## Task statement
A bare number is all that is needed: how many lines below contain the string "share"?

## Records provided

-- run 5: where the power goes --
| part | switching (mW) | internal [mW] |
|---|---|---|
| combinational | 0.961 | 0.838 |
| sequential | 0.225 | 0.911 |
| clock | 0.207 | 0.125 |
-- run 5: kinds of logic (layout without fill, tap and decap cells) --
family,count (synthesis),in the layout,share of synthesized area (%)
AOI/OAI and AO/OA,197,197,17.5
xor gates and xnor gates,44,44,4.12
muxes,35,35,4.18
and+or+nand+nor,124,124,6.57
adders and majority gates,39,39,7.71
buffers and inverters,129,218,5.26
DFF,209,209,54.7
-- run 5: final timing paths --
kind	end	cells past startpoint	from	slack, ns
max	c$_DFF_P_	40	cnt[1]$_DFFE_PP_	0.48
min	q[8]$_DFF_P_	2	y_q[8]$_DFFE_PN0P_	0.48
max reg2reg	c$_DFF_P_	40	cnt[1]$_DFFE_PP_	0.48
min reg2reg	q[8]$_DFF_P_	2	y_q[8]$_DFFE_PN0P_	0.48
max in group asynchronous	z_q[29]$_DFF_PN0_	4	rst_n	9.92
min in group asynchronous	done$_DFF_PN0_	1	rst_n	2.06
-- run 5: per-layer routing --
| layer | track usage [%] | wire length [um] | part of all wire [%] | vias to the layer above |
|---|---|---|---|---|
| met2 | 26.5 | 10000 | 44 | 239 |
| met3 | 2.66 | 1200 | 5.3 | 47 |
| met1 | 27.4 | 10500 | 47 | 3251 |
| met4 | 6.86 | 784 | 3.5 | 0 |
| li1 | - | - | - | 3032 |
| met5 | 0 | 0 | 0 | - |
Context: an optimization exercise on an open-source flow, tuned for small area and a short achievable clock period. The choices shown serve that exercise and are no tape-out recipe.
The RTL was checked by simulation tests, not by an equivalence proof against the original design.
Power and IR drop assume default switching activity.

**flow/run.sh**
```bash
#!/bin/bash
# synth_recipe.tcl (not shown) runs the flow's synth.tcl, then flattens the netlist and writes it again
# the make line also repeats each setting of config.mk as NAME=value (left out here)
make -C /OpenROAD-flow-scripts/flow DESIGN_CONFIG=/design/flow/config.mk WORK_HOME=/design/flow/orfs CLKGATE_MAP_FILE= SYNTH_SCRIPT=/design/flow/synth_recipe.tcl finish
```
**flow/config.mk**
```make
export PLATFORM = sky130hd
export DESIGN_NAME = wedge_fitter
export DESIGN_NICKNAME = wedge_fitter
export VERILOG_FILES = /design/flow/design.v
export SDC_FILE = /design/flow/constraint.sdc
export NUM_CORES = 4
export LEC_CHECK = 0
export CAP_MARGIN = 20
export CORE_MARGIN = 2
export CORE_UTILIZATION = 70
export CTS_BUF_LIST = sky130_fd_sc_hd__clkbuf_8
export SETUP_SLACK_MARGIN = 3.9
export SLEW_MARGIN = 20
```
**flow/constraint.sdc**
```tcl
create_clock -name core_clock -period 6.5 [get_ports {clock}]
set_input_delay 1.3000 -clock core_clock [delete_from_list [all_inputs] [get_ports {clock}]]
set_output_delay 1.3000 -clock core_clock [all_outputs]
set_load 0.01 [all_outputs]
```
Context: an optimization exercise on an open-source flow, tuned for small area, a short achievable clock period and few clock cycles. The choices shown serve that exercise and are no tape-out recipe.
In this exercise RTL edits were held to simulation tests only and were not proved equivalent to the original.
Power figures rest on the tool's default switching activity, not on a simulated workload.

==> maple <==
// core_top
module core_top (
  input  logic            clk,
  input  logic            rstn,
  input  core_pkg::word_t instr,
  output core_pkg::word_t pc,
  output core_pkg::word_t data_addr,
  output core_pkg::word_t wdata,
  output core_pkg::strb_t data_we,
  output logic            load,
  input  core_pkg::word_t rdata,
  input  logic            mem_done,
  output logic            illegal
);
  logic is_lui, is_auipc, is_jal, is_jalr, is_branch, is_load, is_store, is_op, is_opimm;
  logic uses_rs1, uses_rs2, writes_rd, valid;
  core_pkg::word_t imm_i, imm_s, imm_u, imm_pc;
  core_pkg::reg_idx_t rs1, rs2, rd;
  logic [2:0] funct3;
  core_pkg::word_t rf_rs1, rf_rs2, rs1_val, rs2_val, pc_plus4, pc_imm;
  core_pkg::word_t a_d, b_d, c_d;
  logic fwd1, fwd2, predict;
  logic e_valid, e_load, e_store, e_branch, e_jalr, e_wr, e_ldw, e_sub, e_arith, e_pred;
  core_pkg::reg_idx_t e_rd;
  logic [2:0] e_funct3;
  core_pkg::word_t a, b, c;
  core_pkg::word_t sum, alu_res, e_result, load_data;
  logic eq, lt, ltu, cond, taken, redirect;
  logic hold, advance, issue, ld_wb, wr_en;
  core_pkg::reg_idx_t ld_rd, wr_idx;
  logic [2:0] ld_funct3;
  core_pkg::word_t wr_data;
  core_pkg::strb_t strb;
  assign rs1    = instr[19:15];
  assign rs2    = instr[24:20];
  assign rd     = instr[11:7];
  assign funct3 = instr[14:12];
  rv_decoder u_decoder (
    .instr(instr), .is_lui(is_lui), .is_auipc(is_auipc), .is_jal(is_jal),
    .is_jalr(is_jalr), .is_branch(is_branch), .is_load(is_load), .is_store(is_store),
    .is_op(is_op), .is_opimm(is_opimm), .uses_rs1(uses_rs1), .uses_rs2(uses_rs2),
    .writes_rd(writes_rd), .valid(valid), .imm_i(imm_i), .imm_s(imm_s), .imm_u(imm_u),
    .imm_pc(imm_pc)
  );
  int_reg_file u_regs (
  ...
export LEC_CHECK = 0
export CAP_MARGIN = 20
export CORE_MARGIN = 2
export CORE_UTILIZATION = 40
export PLACE_DENSITY = 0.6
export SETUP_SLACK_MARGIN = 5
export SLEW_MARGIN = 20
create_clock -name core_clock -period 12.0 [get_ports {clk}]
run.sh (not shown) runs the stock make flow with config.mk's settings and CLKGATE_MAP_FILE= SYNTH_SCRIPT=/design/flow/synth_recipe.tcl, a recipe that flattens the netlist after the stock synthesis.
==> onyx (differences from maple) <==
--- a/flow/design.v
+++ b/flow/design.v
@@ -201,25 +201,26 @@
   input  logic               e_valid,
   input  logic               e_mem,
   input  logic               e_ldw,
   input  logic               e_wr,
   input  core_pkg::reg_idx_t e_rd,
   input  logic [2:0]         e_funct3,
   input  logic               redirect,
   input  logic               mem_done,
+  output logic               pend,
   output logic               hold,
   output logic               advance,
   output logic               issue,
   output logic               ld_wb,
   output core_pkg::reg_idx_t ld_rd,
   output logic [2:0]         ld_funct3,
   output logic               illegal
 );
-  logic pend, pend_load;
+  logic pend_load;
   logic dep1, dep2, dep;
   assign dep1 = (rs1 != 5'd0) && ((pend_load && rs1 == ld_rd) || (e_valid && e_ldw && rs1 == e_rd));
   assign dep2 = (rs2 != 5'd0) && ((pend_load && rs2 == ld_rd) || (e_valid && e_ldw && rs2 == e_rd));
   assign dep  = (uses_rs1 && dep1) || (uses_rs2 && dep2);
   assign hold = e_valid && ((e_mem && pend && !mem_done) ||
                             (e_wr && pend_load && (mem_done || e_rd == ld_rd)));
   assign advance = !illegal && valid && !redirect && !hold && !dep;
   assign issue   = e_valid && e_mem && !hold;
@@ -268,19 +269,19 @@
   logic [2:0] funct3;
   core_pkg::word_t rf_rs1, rf_rs2, rs1_val, rs2_val, pc_plus4, pc_imm;
   core_pkg::word_t a_d, b_d, c_d;
   logic fwd1, fwd2, predict;
   logic e_valid, e_load, e_store, e_branch, e_jalr, e_wr, e_ldw, e_sub, e_arith, e_pred;
   core_pkg::reg_idx_t e_rd;
   logic [2:0] e_funct3;
   core_pkg::word_t a, b, c;
-  core_pkg::word_t sum, alu_res, e_result, load_data;
+  core_pkg::word_t sum, addr, alu_res, e_result, load_data;
   logic eq, lt, ltu, cond, taken, redirect;
-  logic hold, advance, issue, ld_wb, wr_en;
+  logic hold, advance, issue, ld_wb, wr_en, pend, mem_free;
   core_pkg::reg_idx_t ld_rd, wr_idx;
   logic [2:0] ld_funct3;
   core_pkg::word_t wr_data;
   core_pkg::strb_t strb;
   assign rs1    = instr[19:15];
   assign rs2    = instr[24:20];
   assign rd     = instr[11:7];
   assign funct3 = instr[14:12];
@@ -352,40 +353,42 @@
       b        <= b_d;
       c        <= c_d;
     end
   end
   always_ff @(posedge clk) begin
     if (!rstn) begin
       pc <= '0;
     end else if (redirect) begin
-      pc <= e_branch ? c : {sum[31:1], 1'b0};
+      pc <= e_branch ? c : {addr[31:1], 1'b0};
     end else if (advance) begin
       pc <= (is_jal || predict) ? pc_imm : pc_plus4;
     end
   end
   alu u_alu (
     .a(a), .b(b), .funct3(e_funct3), .sub(e_sub), .arith(e_arith),
     .sum(sum), .result(alu_res), .eq(eq), .lt(lt), .ltu(ltu)
   );
+  assign addr = a + b;
   assign cond     = e_funct3[2] ? (e_funct3[1] ? ltu : lt) : eq;
   assign taken    = cond ^ e_funct3[0];
   assign redirect = e_valid && !hold && (e_jalr || (e_branch && (taken ^ e_pred)));
   assign e_result = e_jalr ? c : alu_res;
   core_control u_control (
     .clk(clk), .rstn(rstn), .valid(valid), .uses_rs1(uses_rs1), .uses_rs2(uses_rs2),
     .rs1(rs1), .rs2(rs2), .e_valid(e_valid), .e_mem(e_load || e_store), .e_ldw(e_ldw),
     .e_wr(e_wr), .e_rd(e_rd), .e_funct3(e_funct3), .redirect(redirect),
-    .mem_done(mem_done), .hold(hold), .advance(advance), .issue(issue), .ld_wb(ld_wb),
+    .mem_done(mem_done), .pend(pend), .hold(hold), .advance(advance), .issue(issue), .ld_wb(ld_wb),
     .ld_rd(ld_rd), .ld_funct3(ld_funct3), .illegal(illegal)
   );
   lsu u_lsu (
     .st_funct3(e_funct3), .ld_funct3(ld_funct3), .rdata(rdata), .strb(strb),
     .load_data(load_data)
   );
   assign wr_en   = ld_wb || (e_valid && e_wr && !hold);
   assign wr_idx  = ld_wb ? ld_rd : e_rd;
   assign wr_data = ld_wb ? load_data : e_result;
-  assign data_addr = sum;
+  assign data_addr = addr;
   assign wdata     = c;
-  assign load      = issue && e_load;
-  assign data_we   = (issue && e_store) ? strb : 4'd0;
+  assign mem_free  = !pend || mem_done;
+  assign load      = e_valid && e_load && mem_free;
+  assign data_we   = strb & {4{e_valid && e_store && mem_free}};
 endmodule
==> flow/flow/run.sh (new file) <==
#!/bin/bash
# Standard layout (the standard.sh: standard synthesis, floorplan, placement, CTS,
# routing), with these changes to how it is made; the SDC (clock period, I/O delays,
# output load) is the design's, unchanged:
#  - port buffers are buf_4 instead of the default, slower, buffer choice.
set -euo pipefail
bash standard.sh SETUP_SLACK_MARGIN=9 TNS_END_PERCENT=0 SKIP_GATE_CLONING=1 \
  "BUFFER_PORTS_ARGS=-buffer_cell sky130_fd_sc_hd__buf_4" finish > standard_flow.log 2>&1
==> flow/standard.sh (new file) <==
#!/bin/bash
# synth_recipe.tcl (not shown) runs the flow's synth.tcl, then flattens the netlist and writes it again
# the make line also repeats each setting of config.mk as NAME=value (left out here)
make -C /OpenROAD-flow-scripts/flow DESIGN_CONFIG=/design/flow/config.mk WORK_HOME=/design/flow/orfs CLKGATE_MAP_FILE= SYNTH_SCRIPT=/design/flow/synth_recipe.tcl "${@:-finish}"
==> flow/config.mk (replaced) <==
export PLATFORM = sky130hd
export DESIGN_NAME = core_top
export DESIGN_NICKNAME = core_top
export VERILOG_FILES = /design/flow/design.v
export SDC_FILE = /design/flow/constraint.sdc
export NUM_CORES = 4
export LEC_CHECK = 0
export ABC_AREA = 1
export CAP_MARGIN = 20
export CORE_MARGIN = 2
export CORE_UTILIZATION = 40
export CTS_CLUSTER_DIAMETER = 100
export CTS_CLUSTER_SIZE = 20
export PLACE_DENSITY = 0.6
export SLEW_MARGIN = 20
removed: flow/run.sh
==> juniper (differences from maple) <==
--- a/flow/design.v
+++ b/flow/design.v
@@ -201,25 +201,26 @@
   input  logic               e_valid,
   input  logic               e_mem,
   input  logic               e_ldw,
   input  logic               e_wr,
   input  core_pkg::reg_idx_t e_rd,
   input  logic [2:0]         e_funct3,
   input  logic               redirect,
   input  logic               mem_done,
+  output logic               pend,
   output logic               hold,
   output logic               advance,
   output logic               issue,
   output logic               ld_wb,
   output core_pkg::reg_idx_t ld_rd,
   output logic [2:0]         ld_funct3,
   output logic               illegal
 );
-  logic pend, pend_load;
+  logic pend_load;
   logic dep1, dep2, dep;
   assign dep1 = (rs1 != 5'd0) && ((pend_load && rs1 == ld_rd) || (e_valid && e_ldw && rs1 == e_rd));
   assign dep2 = (rs2 != 5'd0) && ((pend_load && rs2 == ld_rd) || (e_valid && e_ldw && rs2 == e_rd));
   assign dep  = (uses_rs1 && dep1) || (uses_rs2 && dep2);
   assign hold = e_valid && ((e_mem && pend && !mem_done) ||
                             (e_wr && pend_load && (mem_done || e_rd == ld_rd)));
   assign advance = !illegal && valid && !redirect && !hold && !dep;
   assign issue   = e_valid && e_mem && !hold;
@@ -270,17 +271,17 @@
   core_pkg::word_t a_d, b_d, c_d;
   logic fwd1, fwd2, predict;
   logic e_valid, e_load, e_store, e_branch, e_jalr, e_wr, e_ldw, e_sub, e_arith, e_pred;
   core_pkg::reg_idx_t e_rd;
   logic [2:0] e_funct3;
   core_pkg::word_t a, b, c;
   core_pkg::word_t sum, alu_res, e_result, load_data;
   logic eq, lt, ltu, cond, taken, redirect;
-  logic hold, advance, issue, ld_wb, wr_en;
+  logic hold, advance, issue, ld_wb, wr_en, pend, mem_free;
   core_pkg::reg_idx_t ld_rd, wr_idx;
   logic [2:0] ld_funct3;
   core_pkg::word_t wr_data;
   core_pkg::strb_t strb;
   assign rs1    = instr[19:15];
   assign rs2    = instr[24:20];
   assign rd     = instr[11:7];
   assign funct3 = instr[14:12];
@@ -369,23 +370,24 @@
   assign cond     = e_funct3[2] ? (e_funct3[1] ? ltu : lt) : eq;
   assign taken    = cond ^ e_funct3[0];
   assign redirect = e_valid && !hold && (e_jalr || (e_branch && (taken ^ e_pred)));
   assign e_result = e_jalr ? c : alu_res;
   core_control u_control (
     .clk(clk), .rstn(rstn), .valid(valid), .uses_rs1(uses_rs1), .uses_rs2(uses_rs2),
     .rs1(rs1), .rs2(rs2), .e_valid(e_valid), .e_mem(e_load || e_store), .e_ldw(e_ldw),
     .e_wr(e_wr), .e_rd(e_rd), .e_funct3(e_funct3), .redirect(redirect),
-    .mem_done(mem_done), .hold(hold), .advance(advance), .issue(issue), .ld_wb(ld_wb),
+    .mem_done(mem_done), .pend(pend), .hold(hold), .advance(advance), .issue(issue), .ld_wb(ld_wb),
     .ld_rd(ld_rd), .ld_funct3(ld_funct3), .illegal(illegal)
   );
   lsu u_lsu (
     .st_funct3(e_funct3), .ld_funct3(ld_funct3), .rdata(rdata), .strb(strb),
     .load_data(load_data)
   );
   assign wr_en   = ld_wb || (e_valid && e_wr && !hold);
   assign wr_idx  = ld_wb ? ld_rd : e_rd;
   assign wr_data = ld_wb ? load_data : e_result;
   assign data_addr = sum;
   assign wdata     = c;
-  assign load      = issue && e_load;
-  assign data_we   = (issue && e_store) ? strb : 4'd0;
+  assign mem_free  = !pend || mem_done;
+  assign load      = e_valid && e_load && mem_free;
+  assign data_we   = strb & {4{e_valid && e_store && mem_free}};
 endmodule
==> flow/flow/run.sh (new file) <==
#!/bin/bash
set -euo pipefail
bash standard.sh SETUP_SLACK_MARGIN=7 TNS_END_PERCENT=10 finish > standard_flow.log 2>&1
==> flow/standard.sh (new file) <==
#!/bin/bash
# synth_recipe.tcl (not shown) runs the flow's synth.tcl, then flattens the netlist and writes it again
# the make line also repeats each setting of config.mk as NAME=value (left out here)
make -C /OpenROAD-flow-scripts/flow DESIGN_CONFIG=/design/flow/config.mk WORK_HOME=/design/flow/orfs CLKGATE_MAP_FILE= SYNTH_SCRIPT=/design/flow/synth_recipe.tcl "${@:-finish}"
==> flow/config.mk (replaced) <==
export PLATFORM = sky130hd
export DESIGN_NAME = core_top
export DESIGN_NICKNAME = core_top
export VERILOG_FILES = /design/flow/design.v
export SDC_FILE = /design/flow/constraint.sdc
export NUM_CORES = 4
export LEC_CHECK = 0
export CAP_MARGIN = 20
export CORE_MARGIN = 2
export CORE_UTILIZATION = 40
export PLACE_DENSITY = 0.6
export SLEW_MARGIN = 20
removed: flow/run.sh
==> summary of the runs <==
Between onyx and juniper, the lower sequential power is in onyx (gap about 1%, measured against juniper).
The highest sequential share of layout area belongs to maple, the lowest to onyx.
onyx passed the timing, design-rule and antenna checks. juniper completed and failed the layout checks on max-capacitance violations, max-slew violations. maple produced a clean layout.
The highest routed wire length belongs to onyx, the lowest to maple.
The lowest global-route usage belongs to maple, the highest to onyx.
The highest combinational power belongs to onyx, the lowest to maple.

## Reply
2